Los gaiteros ribagorzanos vivieron encantados esta singular experiencia a la que acudieron invitados por los organizadores del evento. Lo hicieron un poco para tomarle el pulso a un festejo que muy pocos de ellos conocían de primera mano pero ya en Teruel se implicaron profundamente en las actividades organizadas y el sonido de la gaita ribagorzana fue uno más de los que se oyeron en las históricas calles de la ciudad.
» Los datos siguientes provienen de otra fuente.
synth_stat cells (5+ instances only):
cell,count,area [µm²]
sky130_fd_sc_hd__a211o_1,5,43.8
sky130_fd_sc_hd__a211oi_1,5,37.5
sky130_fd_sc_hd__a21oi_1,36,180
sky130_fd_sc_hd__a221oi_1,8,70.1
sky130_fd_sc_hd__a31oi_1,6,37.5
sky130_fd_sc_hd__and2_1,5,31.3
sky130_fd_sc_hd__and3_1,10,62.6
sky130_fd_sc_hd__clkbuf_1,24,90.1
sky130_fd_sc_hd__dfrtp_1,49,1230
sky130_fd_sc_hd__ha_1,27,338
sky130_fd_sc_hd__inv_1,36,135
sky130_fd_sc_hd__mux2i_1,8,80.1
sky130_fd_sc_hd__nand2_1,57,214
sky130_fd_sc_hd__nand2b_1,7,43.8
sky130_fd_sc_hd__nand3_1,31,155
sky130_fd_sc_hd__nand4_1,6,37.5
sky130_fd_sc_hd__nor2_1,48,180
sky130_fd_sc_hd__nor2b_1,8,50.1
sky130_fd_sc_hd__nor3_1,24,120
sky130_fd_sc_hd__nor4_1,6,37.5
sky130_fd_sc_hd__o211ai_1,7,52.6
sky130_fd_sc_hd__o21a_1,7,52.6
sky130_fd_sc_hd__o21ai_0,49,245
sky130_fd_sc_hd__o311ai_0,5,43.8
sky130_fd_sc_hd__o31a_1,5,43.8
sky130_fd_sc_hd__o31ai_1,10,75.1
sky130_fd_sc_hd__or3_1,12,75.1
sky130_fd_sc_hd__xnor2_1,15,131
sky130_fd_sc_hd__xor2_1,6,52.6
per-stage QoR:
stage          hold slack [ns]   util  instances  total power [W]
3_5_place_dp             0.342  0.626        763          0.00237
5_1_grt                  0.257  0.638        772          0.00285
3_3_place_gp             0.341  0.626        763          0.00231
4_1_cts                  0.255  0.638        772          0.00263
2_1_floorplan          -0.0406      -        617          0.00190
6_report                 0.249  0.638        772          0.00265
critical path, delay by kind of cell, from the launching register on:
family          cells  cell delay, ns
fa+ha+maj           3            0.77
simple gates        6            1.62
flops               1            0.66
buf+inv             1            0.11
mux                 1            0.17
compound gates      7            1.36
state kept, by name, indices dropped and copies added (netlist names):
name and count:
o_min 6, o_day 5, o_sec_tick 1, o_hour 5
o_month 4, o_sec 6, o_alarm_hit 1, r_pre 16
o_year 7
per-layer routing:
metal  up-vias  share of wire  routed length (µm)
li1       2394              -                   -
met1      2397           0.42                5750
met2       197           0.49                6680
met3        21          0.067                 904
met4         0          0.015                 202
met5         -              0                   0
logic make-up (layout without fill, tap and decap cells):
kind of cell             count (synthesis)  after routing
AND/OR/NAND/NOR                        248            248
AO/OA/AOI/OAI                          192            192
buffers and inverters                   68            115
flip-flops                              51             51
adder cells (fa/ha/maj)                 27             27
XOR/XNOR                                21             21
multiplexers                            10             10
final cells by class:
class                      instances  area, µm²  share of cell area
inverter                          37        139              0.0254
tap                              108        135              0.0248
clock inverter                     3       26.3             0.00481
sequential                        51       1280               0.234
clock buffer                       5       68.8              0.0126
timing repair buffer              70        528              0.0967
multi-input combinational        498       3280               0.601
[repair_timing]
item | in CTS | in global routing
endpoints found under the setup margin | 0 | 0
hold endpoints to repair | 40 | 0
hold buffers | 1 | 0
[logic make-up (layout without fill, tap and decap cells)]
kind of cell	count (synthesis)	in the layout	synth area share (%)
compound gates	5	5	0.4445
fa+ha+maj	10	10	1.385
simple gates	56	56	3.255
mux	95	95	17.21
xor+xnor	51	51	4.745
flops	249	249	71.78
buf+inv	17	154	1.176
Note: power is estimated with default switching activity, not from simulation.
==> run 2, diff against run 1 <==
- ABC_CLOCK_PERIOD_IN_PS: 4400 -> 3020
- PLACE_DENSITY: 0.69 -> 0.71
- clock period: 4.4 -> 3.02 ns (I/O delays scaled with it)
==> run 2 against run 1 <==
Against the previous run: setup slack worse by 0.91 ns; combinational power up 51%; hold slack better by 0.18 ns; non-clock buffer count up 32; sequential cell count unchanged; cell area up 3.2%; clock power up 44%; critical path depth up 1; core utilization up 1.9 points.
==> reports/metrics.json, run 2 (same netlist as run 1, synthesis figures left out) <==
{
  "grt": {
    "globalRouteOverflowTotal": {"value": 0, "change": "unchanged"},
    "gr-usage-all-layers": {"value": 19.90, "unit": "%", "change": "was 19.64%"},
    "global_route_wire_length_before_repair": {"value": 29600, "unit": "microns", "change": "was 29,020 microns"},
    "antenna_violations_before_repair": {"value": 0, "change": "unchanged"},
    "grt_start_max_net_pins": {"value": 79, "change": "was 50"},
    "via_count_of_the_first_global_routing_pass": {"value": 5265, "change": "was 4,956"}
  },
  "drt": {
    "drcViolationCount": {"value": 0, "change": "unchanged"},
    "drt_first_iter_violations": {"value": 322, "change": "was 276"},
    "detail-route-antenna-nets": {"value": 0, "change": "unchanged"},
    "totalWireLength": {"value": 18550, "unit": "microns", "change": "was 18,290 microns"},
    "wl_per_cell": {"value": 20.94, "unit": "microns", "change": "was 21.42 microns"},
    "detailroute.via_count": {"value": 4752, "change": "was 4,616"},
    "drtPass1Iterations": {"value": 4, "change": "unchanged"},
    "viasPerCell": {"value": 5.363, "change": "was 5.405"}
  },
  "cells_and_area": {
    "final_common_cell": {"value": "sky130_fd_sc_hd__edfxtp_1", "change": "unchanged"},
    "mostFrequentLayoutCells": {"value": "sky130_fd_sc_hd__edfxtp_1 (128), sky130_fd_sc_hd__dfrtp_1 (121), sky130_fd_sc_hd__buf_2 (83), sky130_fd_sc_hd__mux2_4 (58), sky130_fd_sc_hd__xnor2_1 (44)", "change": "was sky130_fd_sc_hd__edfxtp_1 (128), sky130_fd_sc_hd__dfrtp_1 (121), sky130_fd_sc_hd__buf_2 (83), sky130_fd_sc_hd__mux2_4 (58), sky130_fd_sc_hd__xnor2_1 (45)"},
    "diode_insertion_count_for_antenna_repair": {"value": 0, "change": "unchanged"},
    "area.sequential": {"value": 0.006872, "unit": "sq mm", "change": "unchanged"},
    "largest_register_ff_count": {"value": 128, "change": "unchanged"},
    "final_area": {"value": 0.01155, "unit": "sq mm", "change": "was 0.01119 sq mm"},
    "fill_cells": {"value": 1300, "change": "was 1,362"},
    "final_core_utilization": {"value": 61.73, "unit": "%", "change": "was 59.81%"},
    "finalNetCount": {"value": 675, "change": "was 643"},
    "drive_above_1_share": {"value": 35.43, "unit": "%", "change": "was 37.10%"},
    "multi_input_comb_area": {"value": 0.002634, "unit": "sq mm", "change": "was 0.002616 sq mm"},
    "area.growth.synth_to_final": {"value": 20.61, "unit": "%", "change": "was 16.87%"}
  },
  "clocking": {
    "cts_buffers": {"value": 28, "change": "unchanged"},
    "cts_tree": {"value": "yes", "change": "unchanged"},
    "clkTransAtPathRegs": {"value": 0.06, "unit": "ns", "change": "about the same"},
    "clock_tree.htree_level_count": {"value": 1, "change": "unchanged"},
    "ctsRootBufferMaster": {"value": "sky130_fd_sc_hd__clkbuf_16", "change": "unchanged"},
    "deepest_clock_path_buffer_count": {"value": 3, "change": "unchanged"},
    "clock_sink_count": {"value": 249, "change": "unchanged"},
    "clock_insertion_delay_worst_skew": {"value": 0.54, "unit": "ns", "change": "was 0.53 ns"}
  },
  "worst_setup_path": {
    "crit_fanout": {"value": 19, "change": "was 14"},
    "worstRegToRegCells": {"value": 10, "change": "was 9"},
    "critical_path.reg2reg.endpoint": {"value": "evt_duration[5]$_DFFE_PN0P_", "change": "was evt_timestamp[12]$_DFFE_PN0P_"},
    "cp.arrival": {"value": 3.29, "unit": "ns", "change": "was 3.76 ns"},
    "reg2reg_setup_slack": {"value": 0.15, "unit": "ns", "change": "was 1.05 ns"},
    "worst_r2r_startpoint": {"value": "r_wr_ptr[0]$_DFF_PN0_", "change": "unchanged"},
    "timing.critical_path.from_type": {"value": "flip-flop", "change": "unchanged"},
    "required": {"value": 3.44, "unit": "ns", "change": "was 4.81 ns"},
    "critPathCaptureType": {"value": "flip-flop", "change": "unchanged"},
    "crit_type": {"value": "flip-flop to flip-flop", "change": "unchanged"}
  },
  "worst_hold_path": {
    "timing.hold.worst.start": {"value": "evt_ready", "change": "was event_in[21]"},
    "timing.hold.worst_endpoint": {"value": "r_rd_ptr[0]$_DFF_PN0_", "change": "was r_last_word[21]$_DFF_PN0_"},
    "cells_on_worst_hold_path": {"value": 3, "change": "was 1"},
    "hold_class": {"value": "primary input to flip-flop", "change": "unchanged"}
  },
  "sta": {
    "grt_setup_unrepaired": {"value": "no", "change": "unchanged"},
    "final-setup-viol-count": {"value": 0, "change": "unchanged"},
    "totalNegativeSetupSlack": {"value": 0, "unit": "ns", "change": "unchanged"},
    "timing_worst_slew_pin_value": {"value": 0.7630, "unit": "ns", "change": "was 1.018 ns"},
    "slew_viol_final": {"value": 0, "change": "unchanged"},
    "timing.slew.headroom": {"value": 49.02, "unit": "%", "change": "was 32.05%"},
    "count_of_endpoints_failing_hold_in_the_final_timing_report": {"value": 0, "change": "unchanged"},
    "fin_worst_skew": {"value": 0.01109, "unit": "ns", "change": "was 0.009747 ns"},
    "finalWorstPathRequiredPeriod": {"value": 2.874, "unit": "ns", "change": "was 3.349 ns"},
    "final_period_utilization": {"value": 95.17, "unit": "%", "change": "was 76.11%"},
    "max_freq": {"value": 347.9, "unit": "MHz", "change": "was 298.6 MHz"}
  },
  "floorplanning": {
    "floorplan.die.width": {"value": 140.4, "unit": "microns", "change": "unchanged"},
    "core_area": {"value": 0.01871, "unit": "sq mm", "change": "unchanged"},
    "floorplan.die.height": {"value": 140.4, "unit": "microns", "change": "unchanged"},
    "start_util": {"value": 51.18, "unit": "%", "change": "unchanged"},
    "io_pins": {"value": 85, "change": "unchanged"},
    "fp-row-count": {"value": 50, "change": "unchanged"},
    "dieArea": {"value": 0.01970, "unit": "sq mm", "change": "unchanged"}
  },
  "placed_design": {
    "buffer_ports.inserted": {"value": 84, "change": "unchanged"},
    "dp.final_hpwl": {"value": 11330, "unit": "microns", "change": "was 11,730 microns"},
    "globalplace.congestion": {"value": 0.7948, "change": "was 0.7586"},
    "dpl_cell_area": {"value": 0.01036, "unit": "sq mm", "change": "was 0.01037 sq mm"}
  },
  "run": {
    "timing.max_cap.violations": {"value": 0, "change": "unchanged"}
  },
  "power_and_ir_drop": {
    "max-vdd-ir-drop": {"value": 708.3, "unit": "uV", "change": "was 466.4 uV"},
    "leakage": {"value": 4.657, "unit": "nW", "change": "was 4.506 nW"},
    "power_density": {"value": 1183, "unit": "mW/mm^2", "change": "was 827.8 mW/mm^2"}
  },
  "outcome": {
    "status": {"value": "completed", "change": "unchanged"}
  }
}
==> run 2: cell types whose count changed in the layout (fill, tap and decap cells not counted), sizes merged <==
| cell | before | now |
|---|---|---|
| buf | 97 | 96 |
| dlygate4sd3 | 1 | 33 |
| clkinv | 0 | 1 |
## config.mk

```make
export PLATFORM = sky130hd
export DESIGN_NAME = rst_ce_sequencer_flat
export DESIGN_NICKNAME = d
export VERILOG_FILES = /design/src/rtl/rst_ce_pkg.sv /design/src/rtl/rst_ce_sequencer_if.sv /design/src/rtl/cyc_down_counter.sv /design/src/rtl/rst_ce_sequencer.sv /design/src/flat_wrapper.sv
export SDC_FILE = /design/constraint.sdc
export NUM_CORES = 1
export LEC_CHECK = 0
export BUFFER_PORTS_ARGS = -buffer_cell sky130_fd_sc_hd__buf_2
export CELL_PAD_IN_SITES_DETAIL_PLACEMENT = 0
export CELL_PAD_IN_SITES_GLOBAL_PLACEMENT = 1
export CORE_MARGIN = 4
export CORE_UTILIZATION = 39
export DETAILED_ROUTE_END_ITERATION = 6
export PLACE_DENSITY_LB_ADDON = 0.1
export SYNTH_ARGS = -nofsm -noshare
export SYNTH_HDL_FRONTEND = slang
export SYNTH_SLANG_ARGS = --single-unit
```

## constraint.sdc

```tcl
create_clock -name clk -period 2 [get_ports clk]
set_input_delay 0.1 -clock clk [delete_from_list [all_inputs] [get_ports clk]]
set_output_delay 0.1 -clock clk [all_outputs]
set_load 0.02 [all_outputs]
```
Los gaiteros de Graus y de Benabarre, herederos de la tradición que mantuvieron durante siglos los gaiteros de Caserras, no desentonaron en absoluto con en esta representación que narra en clave dramática la historia o leyenda de los amantes de Teruel; dos jóvenes, Isabel de Segura y Juan Martínez de Marcilla (también conocido a partir de las recreaciones del teatro barroco como Diego de Marcilla), que en el siglo XIII protagonizan una trágica historia de amor. Su recuerdo ha perdurado y desde 1996 se celebra en Teruel, como recordatorio de la tradición, esta festividad de Las Bodas de Isabel de Segura que cada año consigue una mayor implicación institucional y popular.